A $5 across-the-board water rate increase that raised the base monthly fee to $18.65 gained Town Council approval Thursday night with nary a whimper, but a long-discussed proposal to change town codes relating to parks stirred plenty of new debate.
The hangup is no longer who can use the gazebo at Green Valley Park, but whether the practice arena at the Payson Event Center should be open to the public.
"This matter kind of got away from us," Town Attorney Sam Streichman told the council. "We started by trying to rectify religious discrimination, but everybody added a bangle to the Christmas tree. We now have too many bangles."
The matter was tabled last month so that town staff could clarify the town's insurance coverage for the arena. In the meantime, Administrative Services Director Kelly Udall toured the Event Center grounds with the town's insurer, and, he said, he was not encouraged by what he was told.
"Their feeling is we would have some pretty dangerous situations unless properly supervised," Udall said.
Streichman agreed. "In my estimation, we do not have coverage," the attorney said.
Speaking for the 265-member Payson Horseman's Association, president Mary Little urged the council to find a way to open the arena to the public.
"That facility was built with $600,000 worth of volunteer labor," she said.
Councilmember Bryan Siverson concurred. "I've had dozens of calls and letters asking us to open the arena," Siverson said. "If we can provide facilities for football and baseball, I think we should do it for horse people. That's an important part of our heritage and I think we need to support it."
Councilmember Ken Murphy noted that part of the problem is that "we are trying to treat the Event Center like a park, and it is not a park."
In the end, the council unanimously tabled the matter and instructed Udall to look into options for keeping the arena open, including finding an insurer willing to provide coverage.
Another issue that turned what promised to be a short council meeting into a marathon was a request by Town Manager Rich Underkofler to reduce the interest rate from prime plus 2 percent to prime for commercial developers who pay water development fees to the town over time.
When Underkofler explained that he was making the request on behalf of a commercial developer, Public Works Director Buzz Walker protested the "politicizing of fees."

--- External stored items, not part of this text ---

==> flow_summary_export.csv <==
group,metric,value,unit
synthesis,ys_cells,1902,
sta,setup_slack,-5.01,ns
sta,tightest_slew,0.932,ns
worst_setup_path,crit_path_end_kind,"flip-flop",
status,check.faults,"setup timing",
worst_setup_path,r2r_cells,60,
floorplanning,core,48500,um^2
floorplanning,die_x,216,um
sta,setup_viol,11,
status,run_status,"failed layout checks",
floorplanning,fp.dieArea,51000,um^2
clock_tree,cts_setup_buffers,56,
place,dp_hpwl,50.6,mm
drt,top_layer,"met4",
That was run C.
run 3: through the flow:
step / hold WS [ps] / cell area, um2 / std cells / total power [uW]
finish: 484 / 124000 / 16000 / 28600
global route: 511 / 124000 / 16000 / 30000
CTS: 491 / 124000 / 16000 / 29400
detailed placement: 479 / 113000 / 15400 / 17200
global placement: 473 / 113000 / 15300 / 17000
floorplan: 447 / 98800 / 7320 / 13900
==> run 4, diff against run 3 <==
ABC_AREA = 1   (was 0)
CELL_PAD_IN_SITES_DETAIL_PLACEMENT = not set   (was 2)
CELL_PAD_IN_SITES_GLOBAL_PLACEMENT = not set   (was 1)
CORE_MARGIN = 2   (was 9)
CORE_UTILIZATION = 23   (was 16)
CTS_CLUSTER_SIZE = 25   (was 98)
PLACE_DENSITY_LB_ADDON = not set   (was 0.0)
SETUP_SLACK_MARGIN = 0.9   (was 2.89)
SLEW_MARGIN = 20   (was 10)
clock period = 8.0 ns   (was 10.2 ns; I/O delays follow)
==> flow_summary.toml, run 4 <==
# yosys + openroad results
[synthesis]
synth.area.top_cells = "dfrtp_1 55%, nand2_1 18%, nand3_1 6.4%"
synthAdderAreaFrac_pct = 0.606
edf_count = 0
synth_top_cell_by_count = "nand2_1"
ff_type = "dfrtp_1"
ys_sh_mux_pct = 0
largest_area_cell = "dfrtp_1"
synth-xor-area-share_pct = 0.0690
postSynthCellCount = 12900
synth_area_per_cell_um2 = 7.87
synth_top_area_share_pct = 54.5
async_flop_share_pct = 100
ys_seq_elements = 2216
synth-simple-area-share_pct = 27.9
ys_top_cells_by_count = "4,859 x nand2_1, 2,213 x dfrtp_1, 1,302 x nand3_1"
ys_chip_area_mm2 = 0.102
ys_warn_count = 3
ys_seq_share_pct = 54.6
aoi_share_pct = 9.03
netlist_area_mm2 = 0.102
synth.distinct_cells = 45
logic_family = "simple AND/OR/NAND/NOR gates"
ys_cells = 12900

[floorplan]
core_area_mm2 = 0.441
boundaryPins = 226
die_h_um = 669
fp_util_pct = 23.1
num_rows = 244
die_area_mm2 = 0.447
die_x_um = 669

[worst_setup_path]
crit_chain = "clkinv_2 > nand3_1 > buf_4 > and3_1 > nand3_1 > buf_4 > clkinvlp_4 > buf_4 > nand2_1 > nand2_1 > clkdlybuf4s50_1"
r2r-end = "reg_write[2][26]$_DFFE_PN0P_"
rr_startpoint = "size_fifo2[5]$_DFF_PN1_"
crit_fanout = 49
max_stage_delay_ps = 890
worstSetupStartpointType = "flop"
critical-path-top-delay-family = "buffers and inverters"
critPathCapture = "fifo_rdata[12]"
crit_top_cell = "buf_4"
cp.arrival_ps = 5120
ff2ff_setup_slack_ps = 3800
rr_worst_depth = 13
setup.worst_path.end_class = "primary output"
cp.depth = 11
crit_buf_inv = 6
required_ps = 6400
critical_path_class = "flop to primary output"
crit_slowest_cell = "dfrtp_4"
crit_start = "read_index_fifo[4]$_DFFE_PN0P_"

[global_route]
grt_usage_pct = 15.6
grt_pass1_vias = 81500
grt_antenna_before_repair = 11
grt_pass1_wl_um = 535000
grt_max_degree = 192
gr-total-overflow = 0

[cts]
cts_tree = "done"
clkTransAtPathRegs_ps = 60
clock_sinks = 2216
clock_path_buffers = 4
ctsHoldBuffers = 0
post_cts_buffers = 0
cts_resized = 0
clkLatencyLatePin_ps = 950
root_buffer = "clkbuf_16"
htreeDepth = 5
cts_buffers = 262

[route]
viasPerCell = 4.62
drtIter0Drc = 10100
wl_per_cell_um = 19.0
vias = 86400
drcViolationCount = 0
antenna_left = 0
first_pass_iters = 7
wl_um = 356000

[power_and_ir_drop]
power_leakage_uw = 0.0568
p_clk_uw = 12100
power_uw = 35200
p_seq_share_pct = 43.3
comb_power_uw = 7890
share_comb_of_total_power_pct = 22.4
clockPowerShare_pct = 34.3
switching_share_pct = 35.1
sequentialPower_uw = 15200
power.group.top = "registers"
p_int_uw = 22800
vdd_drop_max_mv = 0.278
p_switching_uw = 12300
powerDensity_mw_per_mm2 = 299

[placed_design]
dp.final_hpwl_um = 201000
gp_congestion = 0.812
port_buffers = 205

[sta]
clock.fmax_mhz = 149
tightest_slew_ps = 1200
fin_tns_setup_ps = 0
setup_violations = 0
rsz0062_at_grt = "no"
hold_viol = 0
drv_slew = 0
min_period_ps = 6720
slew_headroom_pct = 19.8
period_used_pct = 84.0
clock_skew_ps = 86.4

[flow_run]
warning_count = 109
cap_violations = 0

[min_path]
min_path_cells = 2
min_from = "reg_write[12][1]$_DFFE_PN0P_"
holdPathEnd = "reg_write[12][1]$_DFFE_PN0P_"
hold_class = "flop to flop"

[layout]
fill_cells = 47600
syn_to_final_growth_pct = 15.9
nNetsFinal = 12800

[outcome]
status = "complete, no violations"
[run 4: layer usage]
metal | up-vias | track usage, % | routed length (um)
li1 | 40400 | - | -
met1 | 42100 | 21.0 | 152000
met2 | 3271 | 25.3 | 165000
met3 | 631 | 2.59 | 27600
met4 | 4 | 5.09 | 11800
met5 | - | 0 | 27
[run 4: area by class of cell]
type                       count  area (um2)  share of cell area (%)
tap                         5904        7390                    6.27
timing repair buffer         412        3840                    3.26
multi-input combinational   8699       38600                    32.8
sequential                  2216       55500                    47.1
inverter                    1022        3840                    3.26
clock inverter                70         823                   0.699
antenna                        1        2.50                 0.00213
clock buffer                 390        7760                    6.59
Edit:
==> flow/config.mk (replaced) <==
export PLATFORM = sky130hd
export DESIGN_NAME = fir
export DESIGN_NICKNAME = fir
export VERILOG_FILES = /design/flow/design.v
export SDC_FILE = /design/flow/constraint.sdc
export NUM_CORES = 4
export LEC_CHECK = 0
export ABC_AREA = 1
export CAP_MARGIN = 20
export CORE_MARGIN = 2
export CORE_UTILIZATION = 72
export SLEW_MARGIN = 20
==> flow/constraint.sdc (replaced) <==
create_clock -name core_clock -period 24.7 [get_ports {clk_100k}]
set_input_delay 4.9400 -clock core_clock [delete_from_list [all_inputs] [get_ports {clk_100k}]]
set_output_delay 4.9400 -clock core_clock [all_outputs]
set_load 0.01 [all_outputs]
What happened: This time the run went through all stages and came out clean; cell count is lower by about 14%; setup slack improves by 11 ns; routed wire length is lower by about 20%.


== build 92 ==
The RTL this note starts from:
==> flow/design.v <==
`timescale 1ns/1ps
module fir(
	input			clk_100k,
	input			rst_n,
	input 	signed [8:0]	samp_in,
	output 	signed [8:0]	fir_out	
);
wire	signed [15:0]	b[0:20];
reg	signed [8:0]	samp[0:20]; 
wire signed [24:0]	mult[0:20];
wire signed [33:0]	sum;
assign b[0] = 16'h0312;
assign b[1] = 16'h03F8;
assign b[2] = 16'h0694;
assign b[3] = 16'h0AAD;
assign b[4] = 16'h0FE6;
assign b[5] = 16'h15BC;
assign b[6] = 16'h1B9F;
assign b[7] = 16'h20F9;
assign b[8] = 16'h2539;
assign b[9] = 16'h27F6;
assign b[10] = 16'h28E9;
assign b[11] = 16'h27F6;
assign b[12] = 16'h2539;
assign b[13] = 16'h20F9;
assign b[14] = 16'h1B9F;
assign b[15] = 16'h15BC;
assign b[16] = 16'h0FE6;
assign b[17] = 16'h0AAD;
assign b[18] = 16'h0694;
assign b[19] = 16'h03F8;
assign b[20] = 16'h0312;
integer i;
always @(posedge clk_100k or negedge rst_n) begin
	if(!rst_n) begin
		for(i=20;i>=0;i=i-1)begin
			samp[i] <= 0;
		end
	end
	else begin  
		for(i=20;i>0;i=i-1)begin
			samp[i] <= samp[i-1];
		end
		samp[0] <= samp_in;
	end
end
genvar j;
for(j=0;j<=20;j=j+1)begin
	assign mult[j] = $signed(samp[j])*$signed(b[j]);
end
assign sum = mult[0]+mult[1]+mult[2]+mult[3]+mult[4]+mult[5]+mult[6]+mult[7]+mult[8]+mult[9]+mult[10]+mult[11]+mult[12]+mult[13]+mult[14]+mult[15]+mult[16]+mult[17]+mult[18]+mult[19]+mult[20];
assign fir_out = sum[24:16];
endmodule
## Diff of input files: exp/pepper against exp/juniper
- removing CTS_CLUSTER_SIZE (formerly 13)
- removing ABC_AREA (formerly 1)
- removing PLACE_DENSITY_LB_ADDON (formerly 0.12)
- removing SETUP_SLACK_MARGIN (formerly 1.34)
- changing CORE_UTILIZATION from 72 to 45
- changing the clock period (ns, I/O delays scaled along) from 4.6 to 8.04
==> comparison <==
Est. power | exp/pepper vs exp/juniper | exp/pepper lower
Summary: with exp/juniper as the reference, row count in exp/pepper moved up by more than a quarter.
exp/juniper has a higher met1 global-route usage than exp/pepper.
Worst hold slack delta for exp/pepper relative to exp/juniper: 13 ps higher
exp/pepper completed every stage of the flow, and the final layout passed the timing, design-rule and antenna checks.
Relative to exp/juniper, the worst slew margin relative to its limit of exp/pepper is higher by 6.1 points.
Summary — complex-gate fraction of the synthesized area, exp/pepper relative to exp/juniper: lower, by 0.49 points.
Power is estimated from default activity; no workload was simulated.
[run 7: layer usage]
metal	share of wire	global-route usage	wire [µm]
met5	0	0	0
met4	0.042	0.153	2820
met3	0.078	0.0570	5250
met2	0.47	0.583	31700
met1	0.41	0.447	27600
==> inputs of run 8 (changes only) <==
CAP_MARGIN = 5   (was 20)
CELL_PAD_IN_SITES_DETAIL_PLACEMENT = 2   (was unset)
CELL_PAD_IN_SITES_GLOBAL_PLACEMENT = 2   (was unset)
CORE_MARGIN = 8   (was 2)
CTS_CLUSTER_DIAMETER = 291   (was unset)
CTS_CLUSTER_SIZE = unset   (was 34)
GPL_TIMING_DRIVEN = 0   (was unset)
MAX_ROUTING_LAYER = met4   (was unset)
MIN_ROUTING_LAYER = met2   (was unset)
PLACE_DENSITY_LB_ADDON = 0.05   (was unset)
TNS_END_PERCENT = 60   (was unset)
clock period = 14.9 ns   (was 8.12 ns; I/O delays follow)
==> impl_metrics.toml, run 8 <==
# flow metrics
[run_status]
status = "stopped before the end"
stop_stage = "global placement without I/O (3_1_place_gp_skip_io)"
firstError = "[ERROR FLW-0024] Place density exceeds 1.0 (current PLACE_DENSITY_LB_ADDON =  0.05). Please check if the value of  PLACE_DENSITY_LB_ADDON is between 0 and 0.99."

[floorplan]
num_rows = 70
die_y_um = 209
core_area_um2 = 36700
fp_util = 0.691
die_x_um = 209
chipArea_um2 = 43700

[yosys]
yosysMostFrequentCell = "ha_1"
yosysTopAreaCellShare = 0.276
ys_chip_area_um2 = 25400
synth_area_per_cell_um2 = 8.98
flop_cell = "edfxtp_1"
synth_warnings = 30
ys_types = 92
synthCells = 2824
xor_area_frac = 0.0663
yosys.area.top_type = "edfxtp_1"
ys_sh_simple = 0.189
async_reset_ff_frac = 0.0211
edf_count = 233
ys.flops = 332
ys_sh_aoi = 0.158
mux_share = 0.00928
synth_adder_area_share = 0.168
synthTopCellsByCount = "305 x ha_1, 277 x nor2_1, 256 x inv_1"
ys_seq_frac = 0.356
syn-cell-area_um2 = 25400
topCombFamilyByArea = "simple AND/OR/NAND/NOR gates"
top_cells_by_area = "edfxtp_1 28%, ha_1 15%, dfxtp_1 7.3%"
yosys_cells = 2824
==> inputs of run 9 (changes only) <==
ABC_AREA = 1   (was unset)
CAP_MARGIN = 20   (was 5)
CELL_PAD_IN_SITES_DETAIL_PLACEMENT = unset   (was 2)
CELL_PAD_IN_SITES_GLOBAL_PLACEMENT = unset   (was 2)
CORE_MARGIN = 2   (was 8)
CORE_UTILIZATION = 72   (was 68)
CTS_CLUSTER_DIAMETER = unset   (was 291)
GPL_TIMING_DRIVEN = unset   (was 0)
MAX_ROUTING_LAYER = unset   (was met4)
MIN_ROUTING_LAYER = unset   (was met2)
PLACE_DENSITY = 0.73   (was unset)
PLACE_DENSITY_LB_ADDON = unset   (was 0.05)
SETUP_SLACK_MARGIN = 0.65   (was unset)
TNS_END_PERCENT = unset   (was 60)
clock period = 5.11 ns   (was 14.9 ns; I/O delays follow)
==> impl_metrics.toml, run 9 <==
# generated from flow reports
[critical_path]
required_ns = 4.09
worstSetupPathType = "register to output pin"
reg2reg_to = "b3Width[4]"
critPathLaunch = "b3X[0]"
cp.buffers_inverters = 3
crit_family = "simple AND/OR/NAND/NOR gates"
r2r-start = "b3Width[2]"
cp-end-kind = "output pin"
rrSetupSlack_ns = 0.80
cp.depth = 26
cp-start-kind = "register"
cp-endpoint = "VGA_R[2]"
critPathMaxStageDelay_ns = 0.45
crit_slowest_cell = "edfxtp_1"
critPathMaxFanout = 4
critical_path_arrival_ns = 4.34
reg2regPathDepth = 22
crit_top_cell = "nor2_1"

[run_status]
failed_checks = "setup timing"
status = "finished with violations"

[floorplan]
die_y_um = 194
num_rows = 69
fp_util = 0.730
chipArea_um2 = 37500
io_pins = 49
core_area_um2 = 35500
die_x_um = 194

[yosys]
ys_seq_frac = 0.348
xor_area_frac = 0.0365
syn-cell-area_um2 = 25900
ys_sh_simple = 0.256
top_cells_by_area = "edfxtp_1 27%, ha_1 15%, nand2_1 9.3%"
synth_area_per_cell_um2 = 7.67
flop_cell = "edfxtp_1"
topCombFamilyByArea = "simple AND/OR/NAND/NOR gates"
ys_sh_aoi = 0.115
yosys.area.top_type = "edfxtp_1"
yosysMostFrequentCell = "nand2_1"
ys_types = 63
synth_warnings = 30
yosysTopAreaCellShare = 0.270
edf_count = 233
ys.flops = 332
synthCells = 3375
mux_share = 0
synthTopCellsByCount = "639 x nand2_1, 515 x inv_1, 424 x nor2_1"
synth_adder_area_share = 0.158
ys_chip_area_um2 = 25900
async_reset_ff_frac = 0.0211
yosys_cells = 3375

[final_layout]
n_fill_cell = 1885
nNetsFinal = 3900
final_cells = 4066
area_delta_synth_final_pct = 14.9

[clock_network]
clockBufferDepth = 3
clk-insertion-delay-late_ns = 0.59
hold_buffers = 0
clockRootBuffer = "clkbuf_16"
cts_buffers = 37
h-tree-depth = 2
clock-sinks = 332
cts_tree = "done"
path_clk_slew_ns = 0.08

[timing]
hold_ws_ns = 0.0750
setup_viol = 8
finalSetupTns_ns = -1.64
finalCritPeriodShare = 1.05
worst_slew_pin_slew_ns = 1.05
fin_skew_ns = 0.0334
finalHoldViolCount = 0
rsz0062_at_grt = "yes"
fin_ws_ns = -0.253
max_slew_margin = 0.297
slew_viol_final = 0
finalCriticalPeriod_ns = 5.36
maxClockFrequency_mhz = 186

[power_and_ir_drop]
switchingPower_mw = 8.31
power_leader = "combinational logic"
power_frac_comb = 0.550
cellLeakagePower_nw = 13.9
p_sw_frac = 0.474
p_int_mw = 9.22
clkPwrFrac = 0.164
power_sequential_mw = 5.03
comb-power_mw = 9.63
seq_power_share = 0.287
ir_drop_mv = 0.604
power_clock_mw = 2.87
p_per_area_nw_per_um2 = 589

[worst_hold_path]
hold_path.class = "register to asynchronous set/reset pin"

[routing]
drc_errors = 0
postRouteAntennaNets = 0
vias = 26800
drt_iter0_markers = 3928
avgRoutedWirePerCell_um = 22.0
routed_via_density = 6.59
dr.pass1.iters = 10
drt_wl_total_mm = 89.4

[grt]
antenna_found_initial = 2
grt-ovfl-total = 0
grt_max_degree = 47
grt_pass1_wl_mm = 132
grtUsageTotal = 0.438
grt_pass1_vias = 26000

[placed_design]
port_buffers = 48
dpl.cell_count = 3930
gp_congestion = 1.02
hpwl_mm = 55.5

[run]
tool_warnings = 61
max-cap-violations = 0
north:
// axis_gain_wrapper
module axis_gain_wrapper #(
    parameter integer C_S_AXI_DATA_WIDTH = 32,
    parameter integer C_S_AXI_ADDR_WIDTH = 4,
    parameter integer AUDIO_WIDTH        = 16,
    parameter integer GAIN_FBITS         = 12
)(
    input  wire aclk,
    input  wire aresetn,
    input  wire [31:0] s_axis_tdata,
    input  wire        s_axis_tlast,
    input  wire        s_axis_tvalid,
    output wire        s_axis_tready,
    output wire [31:0] m_axis_tdata,
    output wire        m_axis_tlast,
    output wire        m_axis_tvalid,
    input  wire        m_axis_tready,
    input  wire [C_S_AXI_ADDR_WIDTH-1:0] s_axi_awaddr,
    input  wire                          s_axi_awvalid,
    output reg                           s_axi_awready,
    input  wire [C_S_AXI_DATA_WIDTH-1:0] s_axi_wdata,
    input  wire [3:0]                    s_axi_wstrb,
    input  wire                          s_axi_wvalid,
    output reg                           s_axi_wready,
    output reg  [1:0]                    s_axi_bresp,
    output reg                           s_axi_bvalid,
    input  wire                          s_axi_bready,
    input  wire [C_S_AXI_ADDR_WIDTH-1:0] s_axi_araddr,
    input  wire                          s_axi_arvalid,
    output reg                           s_axi_arready,
    output reg  [C_S_AXI_DATA_WIDTH-1:0] s_axi_rdata,
    output reg  [1:0]                    s_axi_rresp,
    output reg                           s_axi_rvalid,
    input  wire                          s_axi_rready
);
Size: ~3000 cells after synthesis, roughly 170 flip-flops, ~160 I/O pins, ~26000 sq um of cells after synthesis.
clock: 6.41 ns
lec_check: 0
cap_margin: 20
core_margin: 2
core_utilization: 72
cts_cluster_diameter: 215
cts_cluster_size: 32
place_density: 0.64
slew_margin: 20
run.sh (not shown) runs the stock make flow with config.mk's settings and CLKGATE_MAP_FILE=.
| north | all stages done | FAIL | negative setup slack |
==> job 6847 <==
==> flow/design.v <==
module conv_1d #(
    parameter DATA_WIDTH  = 8,
    parameter KERNEL_SIZE = 16
) (
    input logic clk,
    input logic arst_n,
    input  logic [DATA_WIDTH-1:0] signal_data,
    input  logic                  signal_vld,
    input  logic                  signal_last,
    output logic                  signal_rdy,
    input  logic [KERNEL_SIZE*DATA_WIDTH-1:0] kernel,
    output logic [DATA_WIDTH*2+$clog2(KERNEL_SIZE)-1:0] result_data,
    output logic                    result_vld,
    output logic                    result_last,
    input  logic                    result_rdy
);
  localparam PRODUCT_WIDTH = (DATA_WIDTH * 2);
  localparam RESULT_WIDTH  = PRODUCT_WIDTH + $clog2(KERNEL_SIZE);
  logic [KERNEL_SIZE-1:0][DATA_WIDTH-1:0] signal_buf;
  logic shift_vld;
  logic shift_last;
  always_ff @(posedge clk or negedge arst_n) begin
    if (!arst_n) begin
      signal_buf <= '0;
      shift_vld <= 1'b0;
      shift_last <= 1'b0;
    end else begin 
      if (signal_vld) begin  
        signal_buf <= {signal_data, signal_buf[KERNEL_SIZE-1:1]}; 
      end
      shift_vld <= signal_vld;
      shift_last <= signal_vld & signal_last;
    end
  end
  logic [KERNEL_SIZE-1:0][PRODUCT_WIDTH-1:0] products;
  always_comb begin
    for (int i = 0; i < KERNEL_SIZE; i++) begin
      products[i] = kernel[i*DATA_WIDTH +: DATA_WIDTH] * signal_buf[i];
    end
  end
  logic [KERNEL_SIZE-1:0][PRODUCT_WIDTH-1:0] products_buf;
  logic products_vld;
  logic products_last;
  always_ff @(posedge clk or negedge arst_n) begin
    if (!arst_n) begin
      products_buf <= '0;
      products_vld <= 1'b0;
      products_last <= 1'b0;
    end else begin
      products_buf <= products;
      products_vld <= shift_vld;
      products_last <= shift_last;
    end
  end
  logic [RESULT_WIDTH-1:0] sum;
  always_comb begin
    sum = 0;
    for (int i = 0; i < KERNEL_SIZE; i++) begin
      sum += products_buf[i];
    end
  end
  logic [RESULT_WIDTH-1:0] sum_buf;
  logic sum_vld;
  logic sum_last;
  always_ff @(posedge clk or negedge arst_n) begin
    if (!arst_n) begin
      sum_buf <= '0;
      sum_vld <= 1'b0;
      sum_last <= 1'b0;
    end else begin
      sum_buf <= sum;
      sum_vld <= products_vld;
      sum_last <= products_last;
    end
  end
  assign result_data = sum_buf;
  assign result_vld  = sum_vld;
  assign result_last = sum_last;
  assign signal_rdy  = 1'b1;
endmodule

"If you do that, you're going to have every developer in here asking for a deal, and then the buck doesn't stop anywhere."
After a long debate over whether the town should take on the functions of a bank, a frustrated Underkofler said, "If you table this again, there's a deal pending that you're going to screw up."
At that point the council voted to go into executive session for legal advice. When they returned some 20 minutes later the matter was dropped.
Underkofler later told the Roundup today (Friday) the deal is dead.
"It was a relatively risky business in terms of its potential for success, so financing is more difficult to get." he said. I was asked to make the request so I ran it up the flagpole."
Of the council's protracted discussion, including what went on during the executive session, Underkofler said, "The final product doesn't look too bad, but making sausage is pretty ugly."
In other action, the council voted unanimously to authorize Streichman to enter into negotiations with the towns of Globe, Miami, Hayden and Winkelman to recover $192,450 in vehicle license taxes mistakenly paid to those municipalities by Gila County.